(Collection entries)
┏━━
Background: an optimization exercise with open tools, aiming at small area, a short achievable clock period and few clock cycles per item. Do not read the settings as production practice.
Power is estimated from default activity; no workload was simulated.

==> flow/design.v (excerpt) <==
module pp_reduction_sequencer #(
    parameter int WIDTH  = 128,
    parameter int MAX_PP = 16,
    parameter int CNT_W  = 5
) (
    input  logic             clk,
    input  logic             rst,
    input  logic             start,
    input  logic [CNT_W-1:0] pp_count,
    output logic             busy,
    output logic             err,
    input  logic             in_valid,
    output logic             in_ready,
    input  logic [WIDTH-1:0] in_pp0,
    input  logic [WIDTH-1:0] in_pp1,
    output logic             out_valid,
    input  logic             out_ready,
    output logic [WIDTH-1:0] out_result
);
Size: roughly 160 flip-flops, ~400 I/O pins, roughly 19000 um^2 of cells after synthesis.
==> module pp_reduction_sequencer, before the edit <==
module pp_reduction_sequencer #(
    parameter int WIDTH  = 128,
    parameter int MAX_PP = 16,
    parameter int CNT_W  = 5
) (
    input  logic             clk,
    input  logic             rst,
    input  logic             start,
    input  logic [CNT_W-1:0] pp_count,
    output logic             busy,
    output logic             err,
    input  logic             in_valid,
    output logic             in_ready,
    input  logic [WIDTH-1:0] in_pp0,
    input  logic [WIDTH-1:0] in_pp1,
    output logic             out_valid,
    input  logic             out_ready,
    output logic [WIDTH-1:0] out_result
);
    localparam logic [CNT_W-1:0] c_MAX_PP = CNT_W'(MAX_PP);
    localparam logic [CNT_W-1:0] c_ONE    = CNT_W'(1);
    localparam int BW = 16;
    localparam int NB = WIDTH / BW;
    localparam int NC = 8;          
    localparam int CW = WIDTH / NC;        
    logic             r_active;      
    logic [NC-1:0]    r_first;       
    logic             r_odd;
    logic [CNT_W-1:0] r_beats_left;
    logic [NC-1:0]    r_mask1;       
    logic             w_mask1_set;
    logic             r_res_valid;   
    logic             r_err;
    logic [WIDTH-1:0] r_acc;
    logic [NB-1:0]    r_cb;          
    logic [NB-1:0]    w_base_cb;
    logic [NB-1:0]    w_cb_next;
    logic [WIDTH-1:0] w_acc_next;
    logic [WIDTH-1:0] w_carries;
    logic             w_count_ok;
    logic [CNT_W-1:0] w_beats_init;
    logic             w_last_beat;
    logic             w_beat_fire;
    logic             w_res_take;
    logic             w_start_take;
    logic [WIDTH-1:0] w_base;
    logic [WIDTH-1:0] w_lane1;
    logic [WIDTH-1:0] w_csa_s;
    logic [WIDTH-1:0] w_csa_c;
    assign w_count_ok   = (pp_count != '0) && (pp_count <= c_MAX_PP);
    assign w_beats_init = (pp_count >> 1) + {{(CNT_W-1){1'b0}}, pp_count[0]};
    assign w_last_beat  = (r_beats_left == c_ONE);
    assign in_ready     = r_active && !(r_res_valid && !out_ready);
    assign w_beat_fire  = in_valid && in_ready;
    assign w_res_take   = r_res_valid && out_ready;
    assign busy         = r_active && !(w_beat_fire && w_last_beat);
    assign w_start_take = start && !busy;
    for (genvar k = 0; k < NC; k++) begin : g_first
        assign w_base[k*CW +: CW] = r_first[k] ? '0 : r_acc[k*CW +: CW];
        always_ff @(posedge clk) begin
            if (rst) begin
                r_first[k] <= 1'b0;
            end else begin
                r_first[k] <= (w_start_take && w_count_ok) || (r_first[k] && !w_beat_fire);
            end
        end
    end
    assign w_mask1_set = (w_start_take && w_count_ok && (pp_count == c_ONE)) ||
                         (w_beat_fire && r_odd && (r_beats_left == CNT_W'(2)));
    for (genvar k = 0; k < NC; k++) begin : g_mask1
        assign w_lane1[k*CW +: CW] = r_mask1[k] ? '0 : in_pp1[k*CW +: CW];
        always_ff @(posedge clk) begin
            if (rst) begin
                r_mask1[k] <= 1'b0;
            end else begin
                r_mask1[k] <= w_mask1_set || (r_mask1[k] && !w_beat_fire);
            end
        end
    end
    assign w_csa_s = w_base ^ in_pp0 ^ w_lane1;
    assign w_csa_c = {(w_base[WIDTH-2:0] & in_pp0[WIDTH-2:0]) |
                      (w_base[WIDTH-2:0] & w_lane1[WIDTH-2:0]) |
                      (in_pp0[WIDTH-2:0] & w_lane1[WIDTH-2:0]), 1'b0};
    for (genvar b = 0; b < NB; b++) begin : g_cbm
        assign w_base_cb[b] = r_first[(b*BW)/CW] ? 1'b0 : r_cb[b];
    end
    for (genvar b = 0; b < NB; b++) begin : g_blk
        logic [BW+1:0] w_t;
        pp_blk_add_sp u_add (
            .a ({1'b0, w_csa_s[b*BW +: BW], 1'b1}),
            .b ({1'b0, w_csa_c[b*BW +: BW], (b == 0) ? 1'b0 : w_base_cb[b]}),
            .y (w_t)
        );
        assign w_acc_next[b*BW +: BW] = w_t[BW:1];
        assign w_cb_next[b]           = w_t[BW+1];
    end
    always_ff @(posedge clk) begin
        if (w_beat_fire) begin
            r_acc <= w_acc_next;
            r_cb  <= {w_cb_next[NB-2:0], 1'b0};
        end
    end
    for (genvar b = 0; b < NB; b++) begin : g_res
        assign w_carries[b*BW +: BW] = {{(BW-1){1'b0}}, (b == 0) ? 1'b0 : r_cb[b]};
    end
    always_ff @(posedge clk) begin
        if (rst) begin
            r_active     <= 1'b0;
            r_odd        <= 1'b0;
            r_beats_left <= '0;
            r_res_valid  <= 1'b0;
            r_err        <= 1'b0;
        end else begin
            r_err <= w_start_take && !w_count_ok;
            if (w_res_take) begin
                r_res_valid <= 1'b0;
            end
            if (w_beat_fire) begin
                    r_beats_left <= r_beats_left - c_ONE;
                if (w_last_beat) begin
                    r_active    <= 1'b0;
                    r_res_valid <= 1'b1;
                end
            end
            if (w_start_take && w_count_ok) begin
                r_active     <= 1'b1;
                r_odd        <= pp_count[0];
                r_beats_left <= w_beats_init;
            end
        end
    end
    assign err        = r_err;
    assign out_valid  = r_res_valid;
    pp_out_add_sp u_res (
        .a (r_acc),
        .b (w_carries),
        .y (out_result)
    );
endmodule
┗━━
┏━━
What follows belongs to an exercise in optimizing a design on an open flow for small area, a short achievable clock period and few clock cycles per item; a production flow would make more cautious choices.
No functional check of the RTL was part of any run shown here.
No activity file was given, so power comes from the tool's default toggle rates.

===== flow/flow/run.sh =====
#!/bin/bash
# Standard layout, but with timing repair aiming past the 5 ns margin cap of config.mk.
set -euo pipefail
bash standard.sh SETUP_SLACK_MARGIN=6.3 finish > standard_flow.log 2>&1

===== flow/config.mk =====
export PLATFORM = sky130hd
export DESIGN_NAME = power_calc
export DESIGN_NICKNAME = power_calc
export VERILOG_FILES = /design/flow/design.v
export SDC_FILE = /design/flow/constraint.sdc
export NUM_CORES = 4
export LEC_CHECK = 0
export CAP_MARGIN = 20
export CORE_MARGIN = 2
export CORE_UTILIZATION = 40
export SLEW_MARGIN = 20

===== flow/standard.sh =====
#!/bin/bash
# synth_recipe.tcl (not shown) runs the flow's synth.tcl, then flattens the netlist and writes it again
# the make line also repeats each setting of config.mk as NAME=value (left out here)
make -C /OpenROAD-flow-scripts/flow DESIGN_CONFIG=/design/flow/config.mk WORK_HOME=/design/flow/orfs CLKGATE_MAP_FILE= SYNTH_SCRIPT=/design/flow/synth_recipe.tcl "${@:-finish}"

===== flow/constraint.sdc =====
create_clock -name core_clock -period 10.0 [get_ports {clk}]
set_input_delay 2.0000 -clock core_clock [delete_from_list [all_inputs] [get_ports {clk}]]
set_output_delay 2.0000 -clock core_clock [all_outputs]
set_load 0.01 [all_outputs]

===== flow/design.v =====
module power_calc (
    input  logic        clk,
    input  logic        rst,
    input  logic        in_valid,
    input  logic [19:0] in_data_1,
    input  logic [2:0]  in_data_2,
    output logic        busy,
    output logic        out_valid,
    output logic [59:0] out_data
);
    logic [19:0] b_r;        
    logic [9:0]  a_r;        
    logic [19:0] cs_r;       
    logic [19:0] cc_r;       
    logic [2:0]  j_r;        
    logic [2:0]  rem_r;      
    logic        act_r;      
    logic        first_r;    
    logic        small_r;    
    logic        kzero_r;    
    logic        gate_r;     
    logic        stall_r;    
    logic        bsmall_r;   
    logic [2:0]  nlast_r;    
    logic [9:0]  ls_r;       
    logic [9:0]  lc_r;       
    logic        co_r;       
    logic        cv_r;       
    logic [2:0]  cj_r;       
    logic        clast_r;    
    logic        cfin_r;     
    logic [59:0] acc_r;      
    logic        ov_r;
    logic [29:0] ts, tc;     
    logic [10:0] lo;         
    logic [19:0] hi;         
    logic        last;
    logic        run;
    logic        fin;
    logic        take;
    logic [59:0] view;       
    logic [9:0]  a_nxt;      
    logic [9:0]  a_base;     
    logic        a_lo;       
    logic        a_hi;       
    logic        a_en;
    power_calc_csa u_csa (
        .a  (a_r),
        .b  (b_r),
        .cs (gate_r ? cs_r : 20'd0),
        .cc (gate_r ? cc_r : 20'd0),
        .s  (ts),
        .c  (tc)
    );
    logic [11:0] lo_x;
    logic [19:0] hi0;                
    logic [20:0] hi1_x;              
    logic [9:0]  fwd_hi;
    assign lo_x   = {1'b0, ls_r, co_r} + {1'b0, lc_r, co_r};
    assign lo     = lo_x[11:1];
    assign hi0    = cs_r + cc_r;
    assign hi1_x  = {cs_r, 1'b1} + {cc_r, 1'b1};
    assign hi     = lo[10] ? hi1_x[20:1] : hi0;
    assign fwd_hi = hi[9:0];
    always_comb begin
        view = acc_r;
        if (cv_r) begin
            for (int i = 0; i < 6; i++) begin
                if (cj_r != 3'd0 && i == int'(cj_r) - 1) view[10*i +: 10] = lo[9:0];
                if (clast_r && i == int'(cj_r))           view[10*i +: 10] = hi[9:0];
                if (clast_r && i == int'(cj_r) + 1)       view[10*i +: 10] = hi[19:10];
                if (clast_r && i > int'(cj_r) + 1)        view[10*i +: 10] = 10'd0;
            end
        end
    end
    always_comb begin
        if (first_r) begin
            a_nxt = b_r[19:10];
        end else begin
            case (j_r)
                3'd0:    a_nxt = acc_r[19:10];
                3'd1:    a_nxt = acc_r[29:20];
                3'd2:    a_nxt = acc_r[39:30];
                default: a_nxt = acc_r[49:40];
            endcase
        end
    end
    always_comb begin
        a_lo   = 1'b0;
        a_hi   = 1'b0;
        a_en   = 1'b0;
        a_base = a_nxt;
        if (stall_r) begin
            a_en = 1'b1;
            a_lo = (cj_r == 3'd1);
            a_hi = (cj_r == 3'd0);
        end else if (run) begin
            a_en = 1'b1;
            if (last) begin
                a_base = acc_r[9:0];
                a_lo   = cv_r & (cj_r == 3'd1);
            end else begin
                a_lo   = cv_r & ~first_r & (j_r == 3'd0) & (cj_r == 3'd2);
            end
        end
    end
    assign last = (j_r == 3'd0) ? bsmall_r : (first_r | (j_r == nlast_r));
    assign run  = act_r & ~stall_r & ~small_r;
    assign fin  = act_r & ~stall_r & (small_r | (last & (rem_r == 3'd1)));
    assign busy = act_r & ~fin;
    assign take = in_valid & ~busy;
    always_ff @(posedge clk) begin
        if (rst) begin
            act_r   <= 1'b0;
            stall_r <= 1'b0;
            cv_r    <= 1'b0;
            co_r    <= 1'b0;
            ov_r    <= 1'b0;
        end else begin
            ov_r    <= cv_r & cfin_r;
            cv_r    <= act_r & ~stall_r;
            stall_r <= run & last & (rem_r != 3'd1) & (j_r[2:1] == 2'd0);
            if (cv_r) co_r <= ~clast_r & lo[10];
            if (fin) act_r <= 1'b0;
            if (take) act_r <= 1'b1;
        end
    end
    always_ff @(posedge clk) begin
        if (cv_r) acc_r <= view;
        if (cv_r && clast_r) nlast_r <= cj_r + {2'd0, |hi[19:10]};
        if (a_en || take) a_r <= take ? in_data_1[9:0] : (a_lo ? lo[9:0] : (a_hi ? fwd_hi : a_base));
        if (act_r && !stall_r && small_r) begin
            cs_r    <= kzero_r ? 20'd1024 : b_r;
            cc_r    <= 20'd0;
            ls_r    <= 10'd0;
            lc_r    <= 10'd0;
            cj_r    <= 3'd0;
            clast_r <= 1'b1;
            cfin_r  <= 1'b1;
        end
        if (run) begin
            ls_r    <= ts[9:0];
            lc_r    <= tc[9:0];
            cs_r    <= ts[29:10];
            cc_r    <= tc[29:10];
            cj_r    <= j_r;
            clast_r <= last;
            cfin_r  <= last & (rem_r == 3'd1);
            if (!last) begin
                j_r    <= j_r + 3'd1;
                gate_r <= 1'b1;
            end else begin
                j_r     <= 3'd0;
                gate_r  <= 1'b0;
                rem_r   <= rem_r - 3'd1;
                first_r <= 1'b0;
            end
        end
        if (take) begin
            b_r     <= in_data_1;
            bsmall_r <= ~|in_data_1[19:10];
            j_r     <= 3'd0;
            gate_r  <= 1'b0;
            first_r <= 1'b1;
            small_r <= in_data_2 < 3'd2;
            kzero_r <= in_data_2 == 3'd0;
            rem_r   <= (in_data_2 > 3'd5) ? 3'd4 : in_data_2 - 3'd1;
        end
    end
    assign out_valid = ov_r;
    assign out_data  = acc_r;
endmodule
┗━━
Look above for the line holding "assign w_mask1_set = (w_start_take", then set down exactly that line and every line after it up to and including the line holding "begin : g_cbm", with nothing else.

    assign w_mask1_set = (w_start_take && w_count_ok && (pp_count == c_ONE)) ||
                         (w_beat_fire && r_odd && (r_beats_left == CNT_W'(2)));
    for (genvar k = 0; k < NC; k++) begin : g_mask1
        assign w_lane1[k*CW +: CW] = r_mask1[k] ? '0 : in_pp1[k*CW +: CW];
        always_ff @(posedge clk) begin
            if (rst) begin
                r_mask1[k] <= 1'b0;
            end else begin
                r_mask1[k] <= w_mask1_set || (r_mask1[k] && !w_beat_fire);
            end
        end
    end
    assign w_csa_s = w_base ^ in_pp0 ^ w_lane1;
    assign w_csa_c = {(w_base[WIDTH-2:0] & in_pp0[WIDTH-2:0]) |
                      (w_base[WIDTH-2:0] & w_lane1[WIDTH-2:0]) |
                      (in_pp0[WIDTH-2:0] & w_lane1[WIDTH-2:0]), 1'b0};
    for (genvar b = 0; b < NB; b++) begin : g_cbm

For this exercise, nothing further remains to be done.